TASK DETAILS: Your answer must hold only the lines below from the line containing "## worst max path at each step" through the line containing "CTS: 1610 /", each reproduced exactly.

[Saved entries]
>>
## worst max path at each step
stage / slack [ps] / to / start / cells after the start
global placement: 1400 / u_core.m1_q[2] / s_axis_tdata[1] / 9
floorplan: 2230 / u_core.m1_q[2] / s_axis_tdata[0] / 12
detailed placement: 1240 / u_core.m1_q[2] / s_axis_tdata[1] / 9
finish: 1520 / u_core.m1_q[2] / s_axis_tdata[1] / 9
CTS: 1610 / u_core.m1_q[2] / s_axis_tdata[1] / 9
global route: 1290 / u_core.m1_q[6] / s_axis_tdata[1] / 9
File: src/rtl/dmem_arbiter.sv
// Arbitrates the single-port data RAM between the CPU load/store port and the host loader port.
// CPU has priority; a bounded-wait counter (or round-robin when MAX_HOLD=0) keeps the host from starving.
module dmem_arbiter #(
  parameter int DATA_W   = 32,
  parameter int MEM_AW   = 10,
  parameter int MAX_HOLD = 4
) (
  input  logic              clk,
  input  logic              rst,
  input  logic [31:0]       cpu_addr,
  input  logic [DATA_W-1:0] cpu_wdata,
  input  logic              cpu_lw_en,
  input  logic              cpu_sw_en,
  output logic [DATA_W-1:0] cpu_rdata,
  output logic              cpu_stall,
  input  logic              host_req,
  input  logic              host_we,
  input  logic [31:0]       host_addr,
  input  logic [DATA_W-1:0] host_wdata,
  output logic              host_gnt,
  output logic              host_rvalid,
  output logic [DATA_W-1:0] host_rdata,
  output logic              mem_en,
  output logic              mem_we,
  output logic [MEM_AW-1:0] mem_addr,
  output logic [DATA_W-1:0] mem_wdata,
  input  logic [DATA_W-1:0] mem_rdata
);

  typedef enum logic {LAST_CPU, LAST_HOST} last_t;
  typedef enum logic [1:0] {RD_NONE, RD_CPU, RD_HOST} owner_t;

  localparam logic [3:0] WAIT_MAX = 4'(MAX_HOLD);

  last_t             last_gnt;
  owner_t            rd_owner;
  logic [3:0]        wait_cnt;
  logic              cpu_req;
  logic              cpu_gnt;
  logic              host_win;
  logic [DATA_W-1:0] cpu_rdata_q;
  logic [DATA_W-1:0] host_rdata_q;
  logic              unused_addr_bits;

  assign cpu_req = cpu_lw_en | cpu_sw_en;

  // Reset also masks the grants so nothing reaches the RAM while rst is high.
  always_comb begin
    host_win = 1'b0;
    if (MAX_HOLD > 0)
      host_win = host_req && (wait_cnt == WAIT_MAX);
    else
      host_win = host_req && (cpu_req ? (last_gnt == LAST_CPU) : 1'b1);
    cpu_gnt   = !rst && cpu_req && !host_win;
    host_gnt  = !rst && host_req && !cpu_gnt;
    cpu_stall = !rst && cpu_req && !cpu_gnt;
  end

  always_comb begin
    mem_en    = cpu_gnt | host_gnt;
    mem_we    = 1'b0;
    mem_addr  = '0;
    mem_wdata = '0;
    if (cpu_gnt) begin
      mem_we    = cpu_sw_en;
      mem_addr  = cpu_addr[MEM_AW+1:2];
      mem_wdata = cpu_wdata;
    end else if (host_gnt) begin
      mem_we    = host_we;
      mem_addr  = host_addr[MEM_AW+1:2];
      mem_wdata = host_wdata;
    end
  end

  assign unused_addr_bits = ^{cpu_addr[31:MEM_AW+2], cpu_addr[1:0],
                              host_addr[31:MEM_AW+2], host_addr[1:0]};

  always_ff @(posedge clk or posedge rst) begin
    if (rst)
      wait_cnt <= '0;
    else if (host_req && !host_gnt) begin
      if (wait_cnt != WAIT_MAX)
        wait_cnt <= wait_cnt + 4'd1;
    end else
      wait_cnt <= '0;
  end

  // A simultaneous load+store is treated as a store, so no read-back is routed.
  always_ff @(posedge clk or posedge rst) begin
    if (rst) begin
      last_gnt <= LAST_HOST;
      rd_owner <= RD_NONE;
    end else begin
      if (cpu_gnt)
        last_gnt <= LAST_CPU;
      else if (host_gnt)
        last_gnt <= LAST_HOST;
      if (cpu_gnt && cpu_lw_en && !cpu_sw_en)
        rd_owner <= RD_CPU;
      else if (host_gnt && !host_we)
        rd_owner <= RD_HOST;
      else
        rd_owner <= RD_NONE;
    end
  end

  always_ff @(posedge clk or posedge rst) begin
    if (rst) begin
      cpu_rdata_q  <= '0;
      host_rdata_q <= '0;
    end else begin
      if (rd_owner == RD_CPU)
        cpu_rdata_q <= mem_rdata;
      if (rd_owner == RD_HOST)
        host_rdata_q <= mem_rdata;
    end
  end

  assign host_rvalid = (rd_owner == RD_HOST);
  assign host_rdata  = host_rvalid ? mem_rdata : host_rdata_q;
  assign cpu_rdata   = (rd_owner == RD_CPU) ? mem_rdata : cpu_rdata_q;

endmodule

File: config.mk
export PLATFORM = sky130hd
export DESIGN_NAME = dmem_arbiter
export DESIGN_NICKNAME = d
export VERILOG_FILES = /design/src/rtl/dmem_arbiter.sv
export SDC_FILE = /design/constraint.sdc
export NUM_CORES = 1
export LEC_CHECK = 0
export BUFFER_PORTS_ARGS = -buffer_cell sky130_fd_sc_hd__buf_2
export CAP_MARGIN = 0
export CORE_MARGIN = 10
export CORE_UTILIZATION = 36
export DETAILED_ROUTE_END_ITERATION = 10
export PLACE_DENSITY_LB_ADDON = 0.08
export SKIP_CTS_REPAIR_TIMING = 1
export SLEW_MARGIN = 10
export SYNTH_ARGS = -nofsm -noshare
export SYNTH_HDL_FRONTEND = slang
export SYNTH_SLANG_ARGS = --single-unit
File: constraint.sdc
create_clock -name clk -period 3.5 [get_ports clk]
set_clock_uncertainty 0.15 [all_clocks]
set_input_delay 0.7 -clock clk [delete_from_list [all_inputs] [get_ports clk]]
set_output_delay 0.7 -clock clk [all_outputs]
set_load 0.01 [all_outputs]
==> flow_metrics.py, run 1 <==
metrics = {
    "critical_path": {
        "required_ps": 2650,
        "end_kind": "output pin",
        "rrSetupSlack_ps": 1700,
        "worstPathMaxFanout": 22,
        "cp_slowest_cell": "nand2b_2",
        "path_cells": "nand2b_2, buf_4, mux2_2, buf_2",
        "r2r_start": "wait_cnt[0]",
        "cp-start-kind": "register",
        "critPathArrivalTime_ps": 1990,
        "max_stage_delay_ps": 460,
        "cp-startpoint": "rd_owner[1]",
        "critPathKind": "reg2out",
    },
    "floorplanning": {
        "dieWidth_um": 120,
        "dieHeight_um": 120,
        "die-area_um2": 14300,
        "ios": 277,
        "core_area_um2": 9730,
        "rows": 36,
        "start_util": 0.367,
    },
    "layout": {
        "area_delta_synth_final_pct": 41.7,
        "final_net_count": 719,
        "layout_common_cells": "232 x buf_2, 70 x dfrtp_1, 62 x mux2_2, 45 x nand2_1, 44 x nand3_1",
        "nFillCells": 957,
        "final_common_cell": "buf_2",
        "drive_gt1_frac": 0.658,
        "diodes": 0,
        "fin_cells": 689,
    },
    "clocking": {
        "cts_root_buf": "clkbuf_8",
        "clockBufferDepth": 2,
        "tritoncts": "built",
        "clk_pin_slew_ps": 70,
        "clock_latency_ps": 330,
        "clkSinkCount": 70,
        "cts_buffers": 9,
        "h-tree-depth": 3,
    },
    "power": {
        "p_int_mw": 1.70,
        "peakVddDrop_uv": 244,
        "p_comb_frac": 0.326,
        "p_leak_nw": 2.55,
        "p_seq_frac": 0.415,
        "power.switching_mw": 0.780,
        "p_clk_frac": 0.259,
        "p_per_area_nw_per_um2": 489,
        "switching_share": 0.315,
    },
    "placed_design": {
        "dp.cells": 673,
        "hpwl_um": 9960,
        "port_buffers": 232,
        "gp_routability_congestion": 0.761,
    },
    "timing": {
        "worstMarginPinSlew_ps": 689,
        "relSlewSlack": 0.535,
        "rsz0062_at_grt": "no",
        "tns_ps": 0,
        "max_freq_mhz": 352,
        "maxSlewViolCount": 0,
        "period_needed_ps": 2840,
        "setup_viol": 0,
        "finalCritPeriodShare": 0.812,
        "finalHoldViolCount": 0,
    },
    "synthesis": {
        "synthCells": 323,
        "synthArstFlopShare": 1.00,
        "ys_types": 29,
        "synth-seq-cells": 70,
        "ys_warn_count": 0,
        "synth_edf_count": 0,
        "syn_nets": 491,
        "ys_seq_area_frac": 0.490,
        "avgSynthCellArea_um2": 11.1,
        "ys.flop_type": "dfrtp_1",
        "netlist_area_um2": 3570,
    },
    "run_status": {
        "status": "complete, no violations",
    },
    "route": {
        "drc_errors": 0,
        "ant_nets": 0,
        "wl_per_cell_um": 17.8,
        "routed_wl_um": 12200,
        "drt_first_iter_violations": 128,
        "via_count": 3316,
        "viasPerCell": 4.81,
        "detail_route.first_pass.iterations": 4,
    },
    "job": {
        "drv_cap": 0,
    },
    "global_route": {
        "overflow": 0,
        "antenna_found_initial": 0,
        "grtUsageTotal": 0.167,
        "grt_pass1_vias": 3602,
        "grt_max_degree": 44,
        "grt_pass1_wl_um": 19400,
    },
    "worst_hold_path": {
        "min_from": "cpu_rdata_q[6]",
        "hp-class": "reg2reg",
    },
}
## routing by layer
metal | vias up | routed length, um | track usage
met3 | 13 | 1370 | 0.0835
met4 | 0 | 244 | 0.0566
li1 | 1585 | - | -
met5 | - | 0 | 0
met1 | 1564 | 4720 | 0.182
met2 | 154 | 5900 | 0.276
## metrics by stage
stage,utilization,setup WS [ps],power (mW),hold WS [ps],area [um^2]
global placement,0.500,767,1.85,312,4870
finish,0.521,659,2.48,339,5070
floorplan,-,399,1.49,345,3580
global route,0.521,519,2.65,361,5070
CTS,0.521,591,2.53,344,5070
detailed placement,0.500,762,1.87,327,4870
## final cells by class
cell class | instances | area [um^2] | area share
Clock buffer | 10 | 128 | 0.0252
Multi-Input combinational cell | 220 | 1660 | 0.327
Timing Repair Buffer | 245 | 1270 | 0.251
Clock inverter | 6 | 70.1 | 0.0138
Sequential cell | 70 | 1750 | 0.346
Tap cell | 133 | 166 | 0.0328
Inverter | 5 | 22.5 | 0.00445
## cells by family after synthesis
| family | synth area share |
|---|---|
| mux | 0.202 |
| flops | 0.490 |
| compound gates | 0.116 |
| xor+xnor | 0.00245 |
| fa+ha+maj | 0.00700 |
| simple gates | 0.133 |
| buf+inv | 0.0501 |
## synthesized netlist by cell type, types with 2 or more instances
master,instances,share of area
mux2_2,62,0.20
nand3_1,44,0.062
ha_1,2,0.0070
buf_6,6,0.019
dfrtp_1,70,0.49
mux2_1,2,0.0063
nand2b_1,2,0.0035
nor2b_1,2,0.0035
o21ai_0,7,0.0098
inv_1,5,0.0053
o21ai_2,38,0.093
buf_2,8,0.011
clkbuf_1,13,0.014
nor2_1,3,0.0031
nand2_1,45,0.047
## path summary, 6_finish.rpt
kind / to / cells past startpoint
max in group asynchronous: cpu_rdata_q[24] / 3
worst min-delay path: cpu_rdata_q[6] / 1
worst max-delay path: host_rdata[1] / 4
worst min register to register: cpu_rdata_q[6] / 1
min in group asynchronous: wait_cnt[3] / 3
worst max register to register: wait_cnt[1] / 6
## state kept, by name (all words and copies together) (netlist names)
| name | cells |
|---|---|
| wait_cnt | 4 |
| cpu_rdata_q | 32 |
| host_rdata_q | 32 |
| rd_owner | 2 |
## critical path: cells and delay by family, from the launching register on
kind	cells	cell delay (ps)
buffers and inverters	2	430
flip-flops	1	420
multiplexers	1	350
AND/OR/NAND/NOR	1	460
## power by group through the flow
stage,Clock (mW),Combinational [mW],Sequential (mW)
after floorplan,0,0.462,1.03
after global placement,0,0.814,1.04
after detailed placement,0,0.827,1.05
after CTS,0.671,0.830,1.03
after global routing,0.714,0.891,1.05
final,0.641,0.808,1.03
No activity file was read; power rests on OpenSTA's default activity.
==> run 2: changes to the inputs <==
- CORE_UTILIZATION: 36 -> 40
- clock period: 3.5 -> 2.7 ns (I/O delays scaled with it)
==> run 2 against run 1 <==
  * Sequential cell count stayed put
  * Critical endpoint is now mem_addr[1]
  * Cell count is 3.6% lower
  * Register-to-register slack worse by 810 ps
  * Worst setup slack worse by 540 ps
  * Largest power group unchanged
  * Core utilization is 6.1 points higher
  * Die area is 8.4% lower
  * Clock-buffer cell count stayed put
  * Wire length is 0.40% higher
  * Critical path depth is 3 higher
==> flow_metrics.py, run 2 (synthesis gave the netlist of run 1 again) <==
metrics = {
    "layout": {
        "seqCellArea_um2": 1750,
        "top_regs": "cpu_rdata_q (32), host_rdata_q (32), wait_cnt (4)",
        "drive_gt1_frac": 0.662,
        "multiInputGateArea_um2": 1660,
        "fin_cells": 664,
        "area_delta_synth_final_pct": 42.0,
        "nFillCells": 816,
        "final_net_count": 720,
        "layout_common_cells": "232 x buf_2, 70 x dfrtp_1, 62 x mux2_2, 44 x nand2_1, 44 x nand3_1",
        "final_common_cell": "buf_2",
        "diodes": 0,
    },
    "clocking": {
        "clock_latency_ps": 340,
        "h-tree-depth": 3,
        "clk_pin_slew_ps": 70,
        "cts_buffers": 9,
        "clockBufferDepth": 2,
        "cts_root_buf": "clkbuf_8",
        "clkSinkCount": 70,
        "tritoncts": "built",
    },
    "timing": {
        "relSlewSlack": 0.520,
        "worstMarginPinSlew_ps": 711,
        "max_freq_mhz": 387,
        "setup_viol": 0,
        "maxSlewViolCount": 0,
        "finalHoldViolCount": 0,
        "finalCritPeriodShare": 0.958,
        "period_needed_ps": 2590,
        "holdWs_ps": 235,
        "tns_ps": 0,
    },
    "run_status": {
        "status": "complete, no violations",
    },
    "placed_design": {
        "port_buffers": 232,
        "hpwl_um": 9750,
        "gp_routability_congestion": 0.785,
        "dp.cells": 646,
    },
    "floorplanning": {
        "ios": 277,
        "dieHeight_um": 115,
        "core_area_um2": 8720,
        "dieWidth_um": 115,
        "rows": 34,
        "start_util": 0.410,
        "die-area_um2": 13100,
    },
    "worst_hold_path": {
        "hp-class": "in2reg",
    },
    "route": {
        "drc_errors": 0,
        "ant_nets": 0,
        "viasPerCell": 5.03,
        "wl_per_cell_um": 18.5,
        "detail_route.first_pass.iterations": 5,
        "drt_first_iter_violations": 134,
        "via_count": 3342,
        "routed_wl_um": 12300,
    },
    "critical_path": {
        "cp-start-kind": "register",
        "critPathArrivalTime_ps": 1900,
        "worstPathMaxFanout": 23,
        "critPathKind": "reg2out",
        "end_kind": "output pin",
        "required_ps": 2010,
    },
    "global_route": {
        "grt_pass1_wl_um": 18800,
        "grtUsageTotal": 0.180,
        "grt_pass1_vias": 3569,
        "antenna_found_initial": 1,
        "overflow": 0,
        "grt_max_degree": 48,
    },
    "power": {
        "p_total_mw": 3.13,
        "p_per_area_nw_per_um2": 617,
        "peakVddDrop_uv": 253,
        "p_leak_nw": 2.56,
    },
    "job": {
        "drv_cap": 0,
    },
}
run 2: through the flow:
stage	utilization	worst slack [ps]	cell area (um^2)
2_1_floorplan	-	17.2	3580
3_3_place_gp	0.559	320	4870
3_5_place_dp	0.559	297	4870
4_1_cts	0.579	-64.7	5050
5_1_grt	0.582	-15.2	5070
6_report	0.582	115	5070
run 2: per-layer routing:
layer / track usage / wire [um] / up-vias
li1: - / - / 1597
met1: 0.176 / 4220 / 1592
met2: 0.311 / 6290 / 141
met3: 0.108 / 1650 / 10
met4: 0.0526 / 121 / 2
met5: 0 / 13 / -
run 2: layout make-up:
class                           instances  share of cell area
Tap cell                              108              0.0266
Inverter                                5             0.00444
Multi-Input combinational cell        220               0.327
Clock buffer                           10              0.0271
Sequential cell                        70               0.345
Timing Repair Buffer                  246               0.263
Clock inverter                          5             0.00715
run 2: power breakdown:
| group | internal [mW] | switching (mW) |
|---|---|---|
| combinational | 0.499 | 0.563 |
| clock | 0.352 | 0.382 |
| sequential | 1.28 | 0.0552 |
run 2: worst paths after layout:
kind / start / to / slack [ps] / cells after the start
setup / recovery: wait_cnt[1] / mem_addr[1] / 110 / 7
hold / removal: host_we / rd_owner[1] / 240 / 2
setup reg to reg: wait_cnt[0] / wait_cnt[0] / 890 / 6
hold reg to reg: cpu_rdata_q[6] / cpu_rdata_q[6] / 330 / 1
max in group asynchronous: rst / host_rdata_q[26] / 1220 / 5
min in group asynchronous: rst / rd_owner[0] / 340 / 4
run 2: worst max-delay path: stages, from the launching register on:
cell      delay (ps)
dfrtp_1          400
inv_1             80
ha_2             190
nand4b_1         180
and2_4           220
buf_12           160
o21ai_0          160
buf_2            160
<<
>>
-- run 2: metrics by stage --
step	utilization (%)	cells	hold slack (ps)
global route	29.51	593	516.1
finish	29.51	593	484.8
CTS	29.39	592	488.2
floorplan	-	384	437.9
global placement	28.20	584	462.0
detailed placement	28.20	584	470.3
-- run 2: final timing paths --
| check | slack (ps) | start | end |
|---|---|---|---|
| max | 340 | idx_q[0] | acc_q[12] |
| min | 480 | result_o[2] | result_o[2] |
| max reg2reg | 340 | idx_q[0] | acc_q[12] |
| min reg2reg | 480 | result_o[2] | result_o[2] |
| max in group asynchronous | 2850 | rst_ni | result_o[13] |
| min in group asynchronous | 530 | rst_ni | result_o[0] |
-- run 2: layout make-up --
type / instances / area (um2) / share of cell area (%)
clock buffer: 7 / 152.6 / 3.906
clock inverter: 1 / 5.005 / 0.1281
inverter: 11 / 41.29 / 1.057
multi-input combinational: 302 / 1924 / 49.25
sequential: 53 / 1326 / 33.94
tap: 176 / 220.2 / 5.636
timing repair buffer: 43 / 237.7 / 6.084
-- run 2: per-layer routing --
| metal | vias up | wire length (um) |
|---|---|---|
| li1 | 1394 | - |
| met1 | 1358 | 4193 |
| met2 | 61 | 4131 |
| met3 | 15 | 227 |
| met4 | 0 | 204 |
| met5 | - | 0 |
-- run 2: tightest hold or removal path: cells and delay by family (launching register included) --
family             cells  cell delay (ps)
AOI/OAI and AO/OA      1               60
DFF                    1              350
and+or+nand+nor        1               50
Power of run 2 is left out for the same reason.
<<
EXERCISE RESULT:
## worst max path at each step
stage / slack [ps] / to / start / cells after the start
global placement: 1400 / u_core.m1_q[2] / s_axis_tdata[1] / 9
floorplan: 2230 / u_core.m1_q[2] / s_axis_tdata[0] / 12
detailed placement: 1240 / u_core.m1_q[2] / s_axis_tdata[1] / 9
finish: 1520 / u_core.m1_q[2] / s_axis_tdata[1] / 9
CTS: 1610 / u_core.m1_q[2] / s_axis_tdata[1] / 9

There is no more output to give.